A London cab driver's answer to a Muslim's logic:



A devout Arab Muslim entered a black cab in London.
He curtly asked the cabbie to turn off the radio because
as decreed by his religious teaching, he must not listen
to music because in the time of the prophet there was no music
- especially Western music, which is the music of the infidels.


The cab driver politely switched off the radio, stopped the cab,
and opened the door.

The Arab Muslim asked him, "What are you doing?"

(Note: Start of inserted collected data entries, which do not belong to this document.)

<file path="src/rtl/snitch_icache_pkg.sv">
// Shared instruction-cache geometry: the configuration record and the helper
// that fills in the widths derived from it.
package snitch_icache_pkg;

  typedef struct packed {
    int unsigned LINE_WIDTH;
    int unsigned LINE_COUNT;
    int unsigned SET_COUNT;
    int unsigned FETCH_AW;
    int unsigned ID_WIDTH_REQ;
    int unsigned LINE_ALIGN;
    int unsigned COUNT_ALIGN;
    int unsigned SET_ALIGN;
    int unsigned TAG_WIDTH;
  } config_t;

  localparam config_t DEFAULT_CFG = '{
    LINE_WIDTH:   128,
    LINE_COUNT:   8,
    SET_COUNT:    2,
    FETCH_AW:     32,
    ID_WIDTH_REQ: 4,
    default:      0
  };

  // An all-zero configuration selects DEFAULT_CFG; derived widths are always
  // recomputed from the base geometry so callers only set the first five.
  function automatic config_t resolve_cfg(config_t cfg);
    config_t c;
    c = (cfg == '0) ? DEFAULT_CFG : cfg;
    c.LINE_ALIGN  = $clog2(c.LINE_WIDTH / 8);
    c.COUNT_ALIGN = $clog2(c.LINE_COUNT);
    c.SET_ALIGN   = (c.SET_COUNT > 1) ? $clog2(c.SET_COUNT) : 1;
    c.TAG_WIDTH   = c.FETCH_AW - c.LINE_ALIGN - c.COUNT_ALIGN;
    return c;
  endfunction

endpackage

</file>
<file path="src/rtl/lzc.sv">
// Leading/trailing zero counter: MODE 0 counts from bit 0 upward (index of the
// lowest set bit), MODE 1 from the MSB downward; empty_o flags an all-zero input.
module lzc #(
  parameter int unsigned WIDTH = 2,
  parameter bit          MODE  = 1'b0,
  localparam int unsigned CNT_WIDTH = (WIDTH > 1) ? $clog2(WIDTH) : 1
) (
  input  logic [WIDTH-1:0]     in_i,
  output logic [CNT_WIDTH-1:0] cnt_o,
  output logic                 empty_o
);

  logic found;

  always_comb begin
    found = 1'b0;
    cnt_o = '0;
    for (int unsigned i = 0; i < WIDTH; i++) begin
      if (!found && in_i[MODE ? (WIDTH - 1 - i) : i]) begin
        found = 1'b1;
        cnt_o = CNT_WIDTH'(i);
      end
    end
    empty_o = ~found;
  end

endmodule

</file>
<file path="src/rtl/snitch_icache_refill_handler.sv">
// Miss handling for the instruction cache: tracks outstanding line refills,
// merges duplicate misses, writes returning lines and answers all waiters.
module snitch_icache_refill_handler
  import snitch_icache_pkg::*;
#(
  parameter config_t     CFG           = '0,
  parameter int unsigned PENDING_COUNT = 2,
  localparam config_t     C          = resolve_cfg(CFG),
  localparam int unsigned AW         = C.FETCH_AW,
  localparam int unsigned LINE_W     = C.LINE_WIDTH,
  localparam int unsigned ID_W       = C.ID_WIDTH_REQ,
  localparam int unsigned SET_AW     = C.SET_ALIGN,
  localparam int unsigned COUNT_AW   = C.COUNT_ALIGN,
  localparam int unsigned TAG_W      = C.TAG_WIDTH,
  localparam int unsigned LINE_ALIGN = C.LINE_ALIGN,
  localparam int unsigned RID_W      = (PENDING_COUNT > 1) ? $clog2(PENDING_COUNT) : 1
) (
  input  logic              clk_i,
  input  logic              rst_i,

  input  logic              flush_valid_i,
  output logic              flush_ready_o,

  input  logic [AW-1:0]     in_addr_i,
  input  logic [ID_W-1:0]   in_id_i,
  input  logic [SET_AW-1:0] in_set_i,
  input  logic              in_hit_i,
  input  logic              in_error_i,
  input  logic [LINE_W-1:0] in_data_i,
  input  logic              in_valid_i,
  output logic              in_ready_o,

  output logic [LINE_W-1:0] rsp_data_o,
  output logic              rsp_error_o,
  output logic [ID_W-1:0]   rsp_id_o,
  output logic              rsp_valid_o,
  input  logic              rsp_ready_i,

  output logic [COUNT_AW-1:0] write_addr_o,
  output logic [SET_AW-1:0]   write_set_o,
  output logic [LINE_W-1:0]   write_data_o,
  output logic [TAG_W-1:0]    write_tag_o,
  output logic                write_error_o,
  output logic                write_valid_o,
  input  logic                write_ready_i,

  output logic [AW-1:0]     refill_addr_o,
  output logic [RID_W-1:0]  refill_id_o,
  output logic              refill_valid_o,
  input  logic              refill_ready_i,

  input  logic [LINE_W-1:0] refill_data_i,
  input  logic              refill_error_i,
  input  logic [RID_W-1:0]  refill_id_i,
  input  logic              refill_rsp_valid_i,
  output logic              refill_rsp_ready_o
);

  localparam int unsigned LINE_IDX_W = AW - LINE_ALIGN;
  localparam logic [SET_AW-1:0] VICTIM_LAST = SET_AW'(C.SET_COUNT - 1);

  typedef enum logic [1:0] {
    IDLE,
    WRITE,
    RESPOND
  } state_e;

  typedef struct packed {
    logic                  valid;
    logic [LINE_IDX_W-1:0] line;
    logic [ID_W-1:0]       mask;
  } entry_t;

  entry_t entries_q [PENDING_COUNT];

  state_e             state_q, state_d;
  logic [RID_W-1:0]   rid_q;
  logic [SET_AW-1:0]  victim_q;

  logic [LINE_IDX_W-1:0]    line_in;
  logic [PENDING_COUNT-1:0] valid_vec, match_vec;
  logic [RID_W-1:0]         free_idx;
  logic                     table_full;
  logic                     is_hit, merge, flush_block, alloc_ok;
  logic                     do_alloc, do_merge, do_free, victim_adv;
  entry_t                   cur_entry;
  logic                     unused_set;

  assign unused_set = ^in_set_i;
  assign line_in    = in_addr_i[AW-1:LINE_ALIGN];
  assign cur_entry  = entries_q[rid_q];

  always_comb begin
    valid_vec = '0;
    match_vec = '0;
    for (int unsigned i = 0; i < PENDING_COUNT; i++) begin
      valid_vec[i] = entries_q[i].valid;
      match_vec[i] = entries_q[i].valid && (entries_q[i].line == line_in);
    end
  end

  lzc #(
    .WIDTH (PENDING_COUNT),
    .MODE  (1'b0)
  ) i_free_lzc (
    .in_i    (~valid_vec),
    .cnt_o   (free_idx),
    .empty_o (table_full)
  );

  assign flush_ready_o = ~(|valid_vec) && (state_q == IDLE);
  assign refill_addr_o = {line_in, {LINE_ALIGN{1'b0}}};
  assign refill_id_o   = free_idx;

  assign write_addr_o  = cur_entry.line[COUNT_AW-1:0];
  assign write_tag_o   = cur_entry.line[LINE_IDX_W-1:COUNT_AW];
  assign write_set_o   = victim_q;
  assign write_data_o  = refill_data_i;
  assign write_error_o = refill_error_i;

  // Lookup side. Misses are accepted in IDLE and WRITE (merge or allocate);
  // RESPOND owns the response channel, so the lookup port stalls there.
  always_comb begin
    is_hit         = in_hit_i | in_error_i;
    merge          = |match_vec;
    flush_block    = flush_valid_i & ~flush_ready_o;
    alloc_ok       = ~table_full & ~flush_block & (state_q != RESPOND);
    in_ready_o     = 1'b0;
    refill_valid_o = 1'b0;
    do_alloc       = 1'b0;
    do_merge       = 1'b0;
    if (state_q != RESPOND) begin
      if (is_hit) begin
        in_ready_o = (state_q == IDLE) & rsp_ready_i;
      end else if (merge) begin
        in_ready_o = 1'b1;
        do_merge   = in_valid_i;
      end else if (alloc_ok) begin
        refill_valid_o = in_valid_i;
        in_ready_o     = refill_ready_i;
        do_alloc       = in_valid_i & refill_ready_i;
      end
    end
  end

  always_comb begin
    state_d            = state_q;
    refill_rsp_ready_o = 1'b0;
    write_valid_o      = 1'b0;
    rsp_valid_o        = 1'b0;
    rsp_data_o         = '0;
    rsp_error_o        = 1'b0;
    rsp_id_o           = '0;
    do_free            = 1'b0;
    victim_adv         = 1'b0;
    unique case (state_q)
      IDLE: begin
        if (in_valid_i && is_hit) begin
          rsp_valid_o = 1'b1;
          rsp_data_o  = in_data_i;
          rsp_error_o = in_error_i;
          rsp_id_o    = in_id_i;
        end
        if (refill_rsp_valid_i) begin
          if (valid_vec[refill_id_i]) state_d = WRITE;
          else                        refill_rsp_ready_o = 1'b1;
        end
      end
      WRITE: begin
        write_valid_o = 1'b1;
        if (write_ready_i) begin
          state_d    = RESPOND;
          victim_adv = 1'b1;
        end
      end
      RESPOND: begin
        rsp_valid_o = 1'b1;
        rsp_data_o  = refill_data_i;
        rsp_error_o = refill_error_i;
        rsp_id_o    = cur_entry.mask;
        if (rsp_ready_i) begin
          refill_rsp_ready_o = 1'b1;
          do_free            = 1'b1;
          state_d            = IDLE;
        end
      end
      default: state_d = IDLE;
    endcase
  end

  always_ff @(posedge clk_i) begin
    if (rst_i) begin
      state_q  <= IDLE;
      rid_q    <= '0;
      victim_q <= '0;
      for (int unsigned i = 0; i < PENDING_COUNT; i++) begin
        entries_q[i] <= '0;
      end
    end else begin
      state_q <= state_d;
      if (state_q == IDLE && refill_rsp_valid_i) rid_q <= refill_id_i;
      if (victim_adv) victim_q <= (victim_q == VICTIM_LAST) ? '0 : victim_q + 1'b1;
      for (int unsigned i = 0; i < PENDING_COUNT; i++) begin
        if (do_alloc && (free_idx == RID_W'(i))) begin
          entries_q[i].valid <= 1'b1;
          entries_q[i].line  <= line_in;
          entries_q[i].mask  <= in_id_i;
        end else if (do_free && (rid_q == RID_W'(i))) begin
          entries_q[i].valid <= 1'b0;
          entries_q[i].mask  <= '0;
        end else if (do_merge && match_vec[i]) begin
          entries_q[i].mask <= entries_q[i].mask | in_id_i;
        end
      end
    end
  end

  // A refill response for an entry that is not pending has no waiter; it is
  // drained silently, but it indicates a protocol problem upstream.
  a_refill_id_pending: assert property (@(posedge clk_i) disable iff (rst_i)
    (state_q == IDLE && refill_rsp_valid_i) |-> valid_vec[refill_id_i]);

endmodule

</file>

The cabbie answered, "In the time of the prophet, there were no
taxis, so piss off and wait for a camel."
 

Miragedriver

Brigadier
Some funny sayings to put a smile on your face:
1) 'I never forget a face, but in your case I’d be glad to make an exception.'
2) 'My friend used to say 'always fight fire with fire', which is probably why he got thrown out of the fire brigade.'
3) 'I'm on a whiskey diet. I've lost three days already.
4) 'My definition of an intellectual is someone who can listen to the William Tell Overture without thinking of the Lone Ranger.'
5) 'Start every day off with a smile and get it over with.'
6) 'If you want to know what God thinks of power, just look at the people he gave it to.'
7) 'I don't like rap music, but I don't mean to denigrate those who do. And for the people who like rap music, denigrate means 'put down'’.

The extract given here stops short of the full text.